=== Exercise requirements ===
Look through the listing for the string "placement" and copy out every line that holds it.

=== Exercise materials ===
##############################

What follows belongs to an exercise in optimizing a design on an open flow for small area; a production flow would make more cautious choices.
In this exercise RTL edits were held to simulation tests only and were not proved equivalent to the original.
Power and IR drop assume default switching activity.

==> design.v <==
module rv32i_datapath_core #(
  parameter int unsigned     XLEN     = 32,
  parameter logic [XLEN-1:0] RESET_PC = '0
) (
  input  logic            clk,
  input  logic            reset_ni,
  input  logic            pc_stall,
  input  logic [XLEN-1:0] pc_next,
  output logic [XLEN-1:0] pc,
  output logic [XLEN-1:0] pc_plus4,
  input  logic            rf_we,
  input  logic [4:0]      rf_waddr,
  input  logic [XLEN-1:0] rf_wdata,
  input  logic [4:0]      rf_raddr1,
  input  logic [4:0]      rf_raddr2,
  output logic [XLEN-1:0] rf_rdata1,
  output logic [XLEN-1:0] rf_rdata2,
  input  logic [XLEN-1:0] alu_a,
  input  logic [XLEN-1:0] alu_b,
  input  logic [3:0]      alu_op,
  input  logic            alu_us,
  output logic [XLEN-1:0] alu_y,
  output logic            alu_zero
);
  localparam int unsigned NREGS = 32;
  localparam logic [3:0] OP_ADD   = 4'd0;
  localparam logic [3:0] OP_SUB   = 4'd1;
  localparam logic [3:0] OP_AND   = 4'd2;
  localparam logic [3:0] OP_OR    = 4'd3;
  localparam logic [3:0] OP_XOR   = 4'd4;
  localparam logic [3:0] OP_SLL   = 4'd5;
  localparam logic [3:0] OP_SRL   = 4'd6;
  localparam logic [3:0] OP_SRA   = 4'd7;
  localparam logic [3:0] OP_SLT   = 4'd8;
  localparam logic [3:0] OP_PASSB = 4'd9;
  localparam logic [3:0] OP_BEQ   = 4'd10;
  localparam logic [3:0] OP_BNE   = 4'd11;
  localparam logic [3:0] OP_BLT   = 4'd12;
  localparam logic [3:0] OP_BGE   = 4'd13;
  always_ff @(posedge clk or negedge reset_ni) begin
    if (!reset_ni) begin
      pc <= RESET_PC;
    end else if (!pc_stall) begin
      pc <= pc_next;
    end
  end
  assign pc_plus4 = pc + XLEN'(4);
  logic [XLEN-1:0] regs [NREGS];
  logic            wr_en;
  assign wr_en = rf_we && (rf_waddr != 5'd0);
  always_ff @(posedge clk or negedge reset_ni) begin
    if (!reset_ni) begin
      for (int i = 0; i < int'(NREGS); i++) begin
        regs[i] <= '0;
      end
    end else if (wr_en) begin
      regs[rf_waddr] <= rf_wdata;
    end
  end
  always_comb begin
    rf_rdata1 = '0;
    rf_rdata2 = '0;
    if (rf_raddr1 != 5'd0) begin
      rf_rdata1 = (wr_en && (rf_waddr == rf_raddr1)) ? rf_wdata : regs[rf_raddr1];
    end
    if (rf_raddr2 != 5'd0) begin
      rf_rdata2 = (wr_en && (rf_waddr == rf_raddr2)) ? rf_wdata : regs[rf_raddr2];
    end
  end
  logic [XLEN-1:0] sum;
  logic [XLEN-1:0] diff;
  logic [4:0]      shamt;
  logic            lt;
  assign sum   = alu_a + alu_b;
  assign diff  = alu_a - alu_b;
  assign shamt = alu_b[4:0];
  assign lt    = alu_us ? (alu_a < alu_b) : ($signed(alu_a) < $signed(alu_b));
  always_comb begin
    alu_y    = '0;
    alu_zero = 1'b0;
    unique case (alu_op)
      OP_ADD:   alu_y = sum;
      OP_SUB:   alu_y = diff;
      OP_AND:   alu_y = alu_a & alu_b;
      OP_OR:    alu_y = alu_a | alu_b;
      OP_XOR:   alu_y = alu_a ^ alu_b;
      OP_SLL:   alu_y = alu_a << shamt;
      OP_SRL:   alu_y = alu_a >> shamt;
      OP_SRA:   alu_y = XLEN'($signed(alu_a) >>> shamt);
      OP_SLT:   alu_y = XLEN'(lt);
      OP_PASSB: alu_y = alu_b;
      OP_BEQ, OP_BNE, OP_BLT, OP_BGE: alu_y = diff;
      default:  alu_y = '0;
    endcase
    unique case (alu_op)
      OP_BEQ:  alu_zero = (alu_a == alu_b);
      OP_BNE:  alu_zero = (alu_a != alu_b);
      OP_BLT:  alu_zero = lt;
      OP_BGE:  alu_zero = !lt;
      4'd14, 4'd15: alu_zero = 1'b0;
      default: alu_zero = (alu_y == '0);
    endcase
  end
endmodule
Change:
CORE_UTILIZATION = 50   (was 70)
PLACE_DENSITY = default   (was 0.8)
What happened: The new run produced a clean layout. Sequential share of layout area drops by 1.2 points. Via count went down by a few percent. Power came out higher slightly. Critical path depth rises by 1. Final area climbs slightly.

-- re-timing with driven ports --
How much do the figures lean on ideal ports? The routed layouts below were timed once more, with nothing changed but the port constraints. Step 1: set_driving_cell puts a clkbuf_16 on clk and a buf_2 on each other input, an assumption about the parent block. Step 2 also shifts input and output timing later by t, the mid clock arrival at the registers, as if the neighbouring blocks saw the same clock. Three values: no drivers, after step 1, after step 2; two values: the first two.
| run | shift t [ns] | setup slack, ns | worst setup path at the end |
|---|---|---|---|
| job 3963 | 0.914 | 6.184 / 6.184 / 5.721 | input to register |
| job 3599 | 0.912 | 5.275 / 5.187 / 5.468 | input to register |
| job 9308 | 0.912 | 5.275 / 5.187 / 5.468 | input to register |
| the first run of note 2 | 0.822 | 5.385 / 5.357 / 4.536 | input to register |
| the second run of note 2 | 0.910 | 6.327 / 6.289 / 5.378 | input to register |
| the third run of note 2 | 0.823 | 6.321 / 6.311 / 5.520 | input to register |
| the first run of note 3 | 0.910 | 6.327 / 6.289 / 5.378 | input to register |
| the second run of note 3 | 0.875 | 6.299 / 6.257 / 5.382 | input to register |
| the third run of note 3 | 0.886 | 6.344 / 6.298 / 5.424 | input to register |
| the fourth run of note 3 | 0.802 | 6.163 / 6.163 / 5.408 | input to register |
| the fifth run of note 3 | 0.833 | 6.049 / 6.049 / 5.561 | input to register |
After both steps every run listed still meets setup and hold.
From an optimization exercise on the open Yosys and OpenROAD flow, aimed at small area; shortcuts taken in it are not production practice.
Only simulation tests tie the RTL to the original design; equivalence was not proved.
No activity file was given, so power comes from the tool's default toggle rates.

### flow/config.mk
export PLATFORM = sky130hd
export DESIGN_NAME = fs_dither_stream
export DESIGN_NICKNAME = fs_dither_stream
export VERILOG_FILES = /design/flow/design.v
export SDC_FILE = /design/flow/constraint.sdc
export NUM_CORES = 4
export LEC_CHECK = 0
export CAP_MARGIN = 50
export CORE_MARGIN = 2
export CORE_UTILIZATION = 50
export SLEW_MARGIN = 50
export SYNTH_HIERARCHICAL = 1
### flow/constraint.sdc
create_clock -name core_clock -period 12.0 [get_ports {clk_in}]
set_input_delay 2.4000 -clock core_clock [delete_from_list [all_inputs] [get_ports {clk_in}]]
set_output_delay 2.4000 -clock core_clock [all_outputs]
set_load 0.01 [all_outputs]
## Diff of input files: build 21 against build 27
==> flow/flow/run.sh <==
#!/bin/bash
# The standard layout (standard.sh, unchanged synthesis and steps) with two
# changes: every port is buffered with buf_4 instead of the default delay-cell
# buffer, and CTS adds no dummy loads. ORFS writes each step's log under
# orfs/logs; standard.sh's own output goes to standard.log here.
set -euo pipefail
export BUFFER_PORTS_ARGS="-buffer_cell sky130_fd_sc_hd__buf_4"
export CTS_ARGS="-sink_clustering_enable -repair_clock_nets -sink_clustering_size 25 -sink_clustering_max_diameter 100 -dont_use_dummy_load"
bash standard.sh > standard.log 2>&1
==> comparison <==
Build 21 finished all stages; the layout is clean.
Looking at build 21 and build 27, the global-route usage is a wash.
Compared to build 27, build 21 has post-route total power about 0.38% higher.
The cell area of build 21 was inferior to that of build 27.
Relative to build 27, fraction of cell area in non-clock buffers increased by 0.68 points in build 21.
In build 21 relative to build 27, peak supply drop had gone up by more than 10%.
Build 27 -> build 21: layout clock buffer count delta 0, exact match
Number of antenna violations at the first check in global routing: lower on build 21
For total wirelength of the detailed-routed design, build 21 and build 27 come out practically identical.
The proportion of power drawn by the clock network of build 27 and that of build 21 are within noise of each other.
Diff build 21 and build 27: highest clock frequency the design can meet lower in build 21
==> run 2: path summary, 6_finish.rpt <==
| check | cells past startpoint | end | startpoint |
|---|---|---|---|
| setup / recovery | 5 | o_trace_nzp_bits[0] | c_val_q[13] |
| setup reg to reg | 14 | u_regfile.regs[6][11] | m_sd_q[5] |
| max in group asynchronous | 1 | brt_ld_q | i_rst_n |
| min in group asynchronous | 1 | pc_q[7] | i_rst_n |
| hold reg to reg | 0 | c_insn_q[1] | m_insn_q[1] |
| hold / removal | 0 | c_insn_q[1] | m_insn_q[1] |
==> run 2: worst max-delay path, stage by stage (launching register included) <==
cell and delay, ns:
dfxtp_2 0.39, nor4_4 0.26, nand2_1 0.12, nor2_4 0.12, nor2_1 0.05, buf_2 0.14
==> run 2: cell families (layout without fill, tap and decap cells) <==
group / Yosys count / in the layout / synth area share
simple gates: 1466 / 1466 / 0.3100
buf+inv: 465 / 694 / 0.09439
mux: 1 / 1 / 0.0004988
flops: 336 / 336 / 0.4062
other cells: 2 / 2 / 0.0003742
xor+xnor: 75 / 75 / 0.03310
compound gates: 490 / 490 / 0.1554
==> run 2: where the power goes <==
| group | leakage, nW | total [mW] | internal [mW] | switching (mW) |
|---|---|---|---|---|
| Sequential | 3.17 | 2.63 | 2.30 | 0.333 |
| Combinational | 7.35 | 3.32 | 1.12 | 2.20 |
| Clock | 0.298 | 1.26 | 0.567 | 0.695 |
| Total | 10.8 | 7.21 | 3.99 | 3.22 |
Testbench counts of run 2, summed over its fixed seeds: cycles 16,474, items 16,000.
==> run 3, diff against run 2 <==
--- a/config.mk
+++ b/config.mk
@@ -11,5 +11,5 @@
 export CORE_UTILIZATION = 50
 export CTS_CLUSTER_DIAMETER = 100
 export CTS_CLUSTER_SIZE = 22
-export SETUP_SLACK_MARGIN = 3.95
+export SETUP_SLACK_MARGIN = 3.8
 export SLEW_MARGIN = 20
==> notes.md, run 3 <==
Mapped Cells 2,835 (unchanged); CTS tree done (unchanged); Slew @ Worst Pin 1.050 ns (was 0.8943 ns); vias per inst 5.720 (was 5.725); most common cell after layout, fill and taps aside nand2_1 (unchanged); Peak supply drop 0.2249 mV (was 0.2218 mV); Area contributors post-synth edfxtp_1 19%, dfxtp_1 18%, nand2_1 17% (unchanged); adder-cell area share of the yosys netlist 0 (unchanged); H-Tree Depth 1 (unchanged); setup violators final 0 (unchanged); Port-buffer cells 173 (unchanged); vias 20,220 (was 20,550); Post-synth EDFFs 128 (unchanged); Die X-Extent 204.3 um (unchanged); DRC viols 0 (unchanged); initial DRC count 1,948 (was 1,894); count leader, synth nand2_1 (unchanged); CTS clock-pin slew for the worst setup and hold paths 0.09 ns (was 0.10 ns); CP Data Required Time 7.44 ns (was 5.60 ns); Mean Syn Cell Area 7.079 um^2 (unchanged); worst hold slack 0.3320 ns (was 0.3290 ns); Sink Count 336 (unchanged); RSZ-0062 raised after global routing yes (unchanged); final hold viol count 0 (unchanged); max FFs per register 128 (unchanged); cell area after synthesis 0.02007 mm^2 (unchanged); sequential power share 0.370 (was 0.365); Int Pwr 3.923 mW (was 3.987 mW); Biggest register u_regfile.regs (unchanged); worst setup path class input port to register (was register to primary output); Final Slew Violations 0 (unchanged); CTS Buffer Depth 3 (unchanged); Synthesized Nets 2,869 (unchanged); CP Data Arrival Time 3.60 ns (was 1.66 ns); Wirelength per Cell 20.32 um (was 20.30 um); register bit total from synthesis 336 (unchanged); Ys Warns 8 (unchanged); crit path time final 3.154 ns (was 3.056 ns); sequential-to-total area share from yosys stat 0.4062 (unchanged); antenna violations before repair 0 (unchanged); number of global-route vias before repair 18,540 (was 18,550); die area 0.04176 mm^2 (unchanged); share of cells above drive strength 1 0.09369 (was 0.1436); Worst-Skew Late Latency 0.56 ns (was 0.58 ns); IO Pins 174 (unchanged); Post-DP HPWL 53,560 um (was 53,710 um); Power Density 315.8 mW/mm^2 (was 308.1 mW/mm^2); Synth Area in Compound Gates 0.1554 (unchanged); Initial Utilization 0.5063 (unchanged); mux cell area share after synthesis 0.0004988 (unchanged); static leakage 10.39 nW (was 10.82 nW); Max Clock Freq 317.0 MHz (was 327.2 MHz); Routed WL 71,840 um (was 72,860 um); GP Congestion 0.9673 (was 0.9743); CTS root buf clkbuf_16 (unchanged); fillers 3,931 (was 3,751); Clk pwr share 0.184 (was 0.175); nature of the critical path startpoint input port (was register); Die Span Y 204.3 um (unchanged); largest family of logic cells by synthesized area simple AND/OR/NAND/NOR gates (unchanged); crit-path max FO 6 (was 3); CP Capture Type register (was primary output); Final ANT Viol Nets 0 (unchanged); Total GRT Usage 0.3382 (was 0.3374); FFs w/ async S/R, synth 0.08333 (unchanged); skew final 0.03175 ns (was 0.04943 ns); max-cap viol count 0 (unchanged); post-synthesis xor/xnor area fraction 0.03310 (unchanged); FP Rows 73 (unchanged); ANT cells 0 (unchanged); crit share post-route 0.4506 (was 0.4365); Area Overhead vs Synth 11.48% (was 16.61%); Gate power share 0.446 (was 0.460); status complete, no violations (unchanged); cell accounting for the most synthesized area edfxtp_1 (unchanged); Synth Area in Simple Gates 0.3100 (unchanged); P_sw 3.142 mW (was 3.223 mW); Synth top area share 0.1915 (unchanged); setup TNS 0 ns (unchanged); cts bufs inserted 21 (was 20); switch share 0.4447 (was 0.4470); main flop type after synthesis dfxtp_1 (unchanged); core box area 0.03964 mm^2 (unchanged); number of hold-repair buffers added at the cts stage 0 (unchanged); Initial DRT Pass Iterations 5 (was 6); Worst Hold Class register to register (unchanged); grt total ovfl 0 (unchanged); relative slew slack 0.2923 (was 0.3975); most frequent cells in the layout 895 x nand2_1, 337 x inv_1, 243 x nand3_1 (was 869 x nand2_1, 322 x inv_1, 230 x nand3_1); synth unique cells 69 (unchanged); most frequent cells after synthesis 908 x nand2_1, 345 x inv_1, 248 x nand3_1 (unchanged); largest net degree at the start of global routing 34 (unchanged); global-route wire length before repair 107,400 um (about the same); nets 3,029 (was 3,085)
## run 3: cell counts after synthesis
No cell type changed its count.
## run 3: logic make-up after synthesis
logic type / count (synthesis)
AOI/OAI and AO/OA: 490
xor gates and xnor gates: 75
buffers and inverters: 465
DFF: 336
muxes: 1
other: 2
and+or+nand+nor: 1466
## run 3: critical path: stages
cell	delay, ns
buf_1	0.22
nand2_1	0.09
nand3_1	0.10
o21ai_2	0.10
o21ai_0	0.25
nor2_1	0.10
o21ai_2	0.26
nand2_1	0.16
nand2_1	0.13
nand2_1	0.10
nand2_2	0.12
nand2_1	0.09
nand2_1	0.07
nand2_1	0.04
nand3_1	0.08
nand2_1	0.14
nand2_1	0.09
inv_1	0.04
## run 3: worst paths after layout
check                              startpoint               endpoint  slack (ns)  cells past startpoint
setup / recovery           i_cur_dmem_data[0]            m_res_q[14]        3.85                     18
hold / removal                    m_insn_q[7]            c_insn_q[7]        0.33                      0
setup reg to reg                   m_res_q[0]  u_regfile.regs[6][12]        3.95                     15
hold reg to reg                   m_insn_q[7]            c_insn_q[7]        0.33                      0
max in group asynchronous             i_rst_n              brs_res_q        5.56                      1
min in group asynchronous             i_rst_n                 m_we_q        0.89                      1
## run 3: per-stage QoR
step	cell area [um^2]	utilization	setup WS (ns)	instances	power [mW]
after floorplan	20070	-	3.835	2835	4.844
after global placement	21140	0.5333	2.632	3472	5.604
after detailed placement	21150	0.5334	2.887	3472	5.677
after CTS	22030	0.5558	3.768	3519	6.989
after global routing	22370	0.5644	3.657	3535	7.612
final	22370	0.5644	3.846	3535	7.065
From an optimization exercise on the open Yosys and OpenROAD flow, aimed at small area and a short achievable clock period; shortcuts taken in it are not production practice. The RTL was checked by simulation tests, not by an equivalence proof against the original design. No activity file was given, so power comes from the tool's default toggle rates.

the baseline:
==> flow/design.v <==
package ram_mon_pkg;
   typedef enum logic [1:0] {
      WR_ADDR = 2'b00,
      WR_DATA = 2'b01,
      RD_ADDR = 2'b10,
      RD_DATA = 2'b11
   } cmd_e;
   localparam int CHK_RST_OUT       = 0;
   localparam int CHK_SPURIOUS_TX   = 1;
   localparam int CHK_MISSING_TX    = 2;
   localparam int CHK_WR_ORDER      = 3;
   localparam int CHK_RD_ORDER      = 4;
   localparam int CHK_DATA_MISMATCH = 5;
   localparam int N_CHK             = 6;
   typedef enum logic {W_IDLE, W_ARMED} wr_state_e;
   typedef enum logic {R_IDLE, R_ARMED} rd_state_e;
   localparam int TOK_DATA_W = 32;
   typedef struct packed {
      logic                  exp;    
      logic                  chk;    
      logic [TOK_DATA_W-1:0] data;
   } token_t;
endpackage
module ram_mon_shadow #(
   parameter int unsigned ADDR_WIDTH = 8,
   parameter int unsigned NPART      = 1,
   parameter int unsigned LO_W       = ADDR_WIDTH / 2,
   parameter int unsigned HI_W       = ADDR_WIDTH - LO_W
) (
   input  logic                          clk,
   input  logic                          rst,
   input  logic                          we,
   input  logic [ADDR_WIDTH-1:0]         waddr,
   input  logic [ADDR_WIDTH-1:0]         wdata,
   input  logic [(1<<HI_W)-1:0]          rhi,
   input  logic [(1<<LO_W)-1:0]          rlo,
   output logic [NPART*ADDR_WIDTH-1:0]   rpart,
   output logic [NPART-1:0]              vpart
);
   localparam int unsigned DEPTH = 1 << ADDR_WIDTH;
   localparam int unsigned GSIZE = DEPTH / NPART;
   logic [ADDR_WIDTH-1:0] mem [DEPTH];
   logic [DEPTH-1:0]      valid;
   logic [(1<<LO_W)-1:0] wlo;
   logic [(1<<HI_W)-1:0] whi;
   logic [DEPTH-1:0]     wsel, rsel;
   always_comb begin
      for (int i = 0; i < (1<<LO_W); i++) begin
         wlo[i] = (waddr[LO_W-1:0] == i);
      end
      for (int i = 0; i < (1<<HI_W); i++) begin
         whi[i] = we && (waddr[ADDR_WIDTH-1:LO_W] == i);
      end
      for (int j = 0; j < DEPTH; j++) begin
         wsel[j] = whi[j >> LO_W] && wlo[j % (1<<LO_W)];
         rsel[j] = rhi[j >> LO_W] && rlo[j % (1<<LO_W)];
      end
   end
   always_ff @(posedge clk) begin
      for (int j = 0; j < DEPTH; j++) begin
         if (wsel[j]) begin
            mem[j] <= wdata;
         end
      end
   end
   always_ff @(posedge clk) begin
      if (rst) begin
         valid <= '0;
      end else begin
         valid <= valid | wsel;
      end
   end
   always_comb begin
      rpart = '0;
      vpart = '0;
      for (int j = 0; j < DEPTH; j++) begin
         rpart[(j/GSIZE)*ADDR_WIDTH +: ADDR_WIDTH] =
            rpart[(j/GSIZE)*ADDR_WIDTH +: ADDR_WIDTH] | (mem[j] & {ADDR_WIDTH{rsel[j]}});
         vpart[j/GSIZE] = vpart[j/GSIZE] | (valid[j] & rsel[j]);
      end
   end
endmodule
module ram_proto_monitor #(
   parameter int unsigned ADDR_WIDTH = 8,
   parameter int unsigned RD_LATENCY = 1,
   parameter int unsigned CNT_WIDTH  = 16
) (
   input  logic                  clk,
   input  logic                  rst,
   input  logic                  rx_valid,
   input  logic [ADDR_WIDTH+1:0] din,
   input  logic                  tx_valid,
   input  logic [ADDR_WIDTH-1:0] dout,
   input  logic                  clr,
   output logic [ram_mon_pkg::N_CHK-1:0] err_sticky,
   output logic                  err_pulse,
   output logic [CNT_WIDTH-1:0]  err_count,
   output logic [CNT_WIDTH-1:0]  wr_count,
   output logic [CNT_WIDTH-1:0]  rd_count
);
   localparam int unsigned NPART = 8;
   localparam int unsigned TOK_W = 2 + NPART * (ADDR_WIDTH + 1);
   function automatic logic [CNT_WIDTH-1:0] sat_inc(input logic [CNT_WIDTH-1:0] v);
      for (int i = 0; i < CNT_WIDTH; i++) begin
         sat_inc[i] = (v[i] ^ (&(v | ~(((CNT_WIDTH)'(1) << i) - 1'b1)))) | (&v);
      end
   endfunction
   function automatic logic [CNT_WIDTH-1:0] next_count(input logic [CNT_WIDTH-1:0] v,
                                                       input logic inc, input logic clear);
      next_count = inc ? (clear ? (CNT_WIDTH)'(1) : sat_inc(v)) : (clear ? '0 : v);
   endfunction
   logic [1:0]            opcode;
   logic [ADDR_WIDTH-1:0] payload;
   logic                  wr_addr_cmd, wr_data_cmd, rd_addr_cmd, rd_data_cmd;
   logic                  wr_armed_q, rd_armed_q;
   localparam int unsigned LO_W = ADDR_WIDTH / 2;
   localparam int unsigned HI_W = ADDR_WIDTH - LO_W;
   logic [ADDR_WIDTH-1:0] waddr_q;
   logic [(1<<HI_W)-1:0]  rhi_q, rhi_d;
   logic [(1<<LO_W)-1:0]  rlo_q, rlo_d;
   logic                  rst_d;
   logic [RD_LATENCY*TOK_W-1:0] pipe_q;
   logic [TOK_W-1:0]            push_tok, head_tok;
   logic                        sh_we;
   logic [NPART*ADDR_WIDTH-1:0] sh_rpart;
   logic [NPART-1:0]            sh_vpart;
   logic                  head_exp, head_armed, head_valid;
   logic [ADDR_WIDTH-1:0] head_data;
   logic [ram_mon_pkg::N_CHK-1:0] fail;
   logic                          any_fail;
   assign opcode  = din[ADDR_WIDTH+1:ADDR_WIDTH];
   assign payload = din[ADDR_WIDTH-1:0];
   assign wr_addr_cmd = rx_valid && !rst && (opcode == ram_mon_pkg::WR_ADDR);
   assign wr_data_cmd = rx_valid && !rst && (opcode == ram_mon_pkg::WR_DATA);
   assign rd_addr_cmd = rx_valid && !rst && (opcode == ram_mon_pkg::RD_ADDR);
   assign rd_data_cmd = rx_valid && !rst && (opcode == ram_mon_pkg::RD_DATA);
   assign sh_we = wr_data_cmd && wr_armed_q;
   ram_mon_shadow #(
      .ADDR_WIDTH(ADDR_WIDTH),
      .NPART     (NPART)
   ) u_shadow (
      .clk    (clk),
      .rst    (rst),
      .we     (sh_we),
      .waddr  (waddr_q),
      .wdata  (payload),
      .rhi    (rhi_q),
      .rlo    (rlo_q),
      .rpart  (sh_rpart),
      .vpart  (sh_vpart)
   );
   always_comb begin
      for (int i = 0; i < (1<<HI_W); i++) rhi_d[i] = (payload[ADDR_WIDTH-1:LO_W] == i);
      for (int i = 0; i < (1<<LO_W); i++) rlo_d[i] = (payload[LO_W-1:0] == i);
   end
   assign push_tok = {sh_vpart, sh_rpart, rd_armed_q, rd_data_cmd};
   assign head_tok = pipe_q[(RD_LATENCY-1)*TOK_W +: TOK_W];
   always_comb begin
      head_exp   = head_tok[0];
      head_armed = head_tok[1];
      head_data  = '0;
      for (int p = 0; p < NPART; p++) begin
         head_data = head_data | head_tok[2 + p*ADDR_WIDTH +: ADDR_WIDTH];
      end
      head_valid = |head_tok[2 + NPART*ADDR_WIDTH +: NPART];
   end
   always_comb begin
      fail = '0;
      if (!rst) begin
         fail[ram_mon_pkg::CHK_RST_OUT]       = rst_d && (tx_valid || (dout != '0));
         fail[ram_mon_pkg::CHK_SPURIOUS_TX]   = tx_valid && !head_exp;
         fail[ram_mon_pkg::CHK_MISSING_TX]    = head_exp && !tx_valid;
         fail[ram_mon_pkg::CHK_WR_ORDER]      = wr_data_cmd && !wr_armed_q;
         fail[ram_mon_pkg::CHK_RD_ORDER]      = rd_data_cmd && !rd_armed_q;
         fail[ram_mon_pkg::CHK_DATA_MISMATCH] = head_exp && head_armed && head_valid &&
                                                tx_valid && (dout != head_data);
      end
      any_fail = |fail;
   end
   always_ff @(posedge clk) begin
      pipe_q[0 +: TOK_W] <= push_tok;
      for (int i = 1; i < RD_LATENCY; i++) begin
         pipe_q[i*TOK_W +: TOK_W] <= pipe_q[(i-1)*TOK_W +: TOK_W];
         if (rst) begin
            pipe_q[i*TOK_W] <= 1'b0;
         end
      end
   end
   always_ff @(posedge clk) begin
      rst_d <= rst;
      if (rst) begin
         wr_armed_q <= 1'b0;
         rd_armed_q <= 1'b0;
         waddr_q    <= '0;
         rhi_q      <= (1<<HI_W)'(1);
         rlo_q      <= (1<<LO_W)'(1);
         err_sticky <= '0;
         err_pulse  <= 1'b0;
         err_count  <= '0;
         wr_count   <= '0;
         rd_count   <= '0;
      end else begin
         if (wr_addr_cmd) begin
            waddr_q    <= payload;
            wr_armed_q <= 1'b1;
         end else if (wr_data_cmd) begin
            wr_armed_q <= 1'b0;
         end
         if (rd_addr_cmd) begin
            rhi_q      <= rhi_d;
            rlo_q      <= rlo_d;
            rd_armed_q <= 1'b1;
         end else if (rd_data_cmd) begin
            rd_armed_q <= 1'b0;
         end
         err_sticky <= (clr ? '0 : err_sticky) | fail;
         err_pulse  <= any_fail;
         err_count  <= next_count(err_count, any_fail, clr);
         wr_count   <= next_count(wr_count, wr_data_cmd, clr);
         rd_count   <= next_count(rd_count, rd_data_cmd, clr);
      end
   end
endmodule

##############################

=== Response to this exercise ===
after global placement	21140	0.5333	2.632	3472	5.604
after detailed placement	21150	0.5334	2.887	3472	5.677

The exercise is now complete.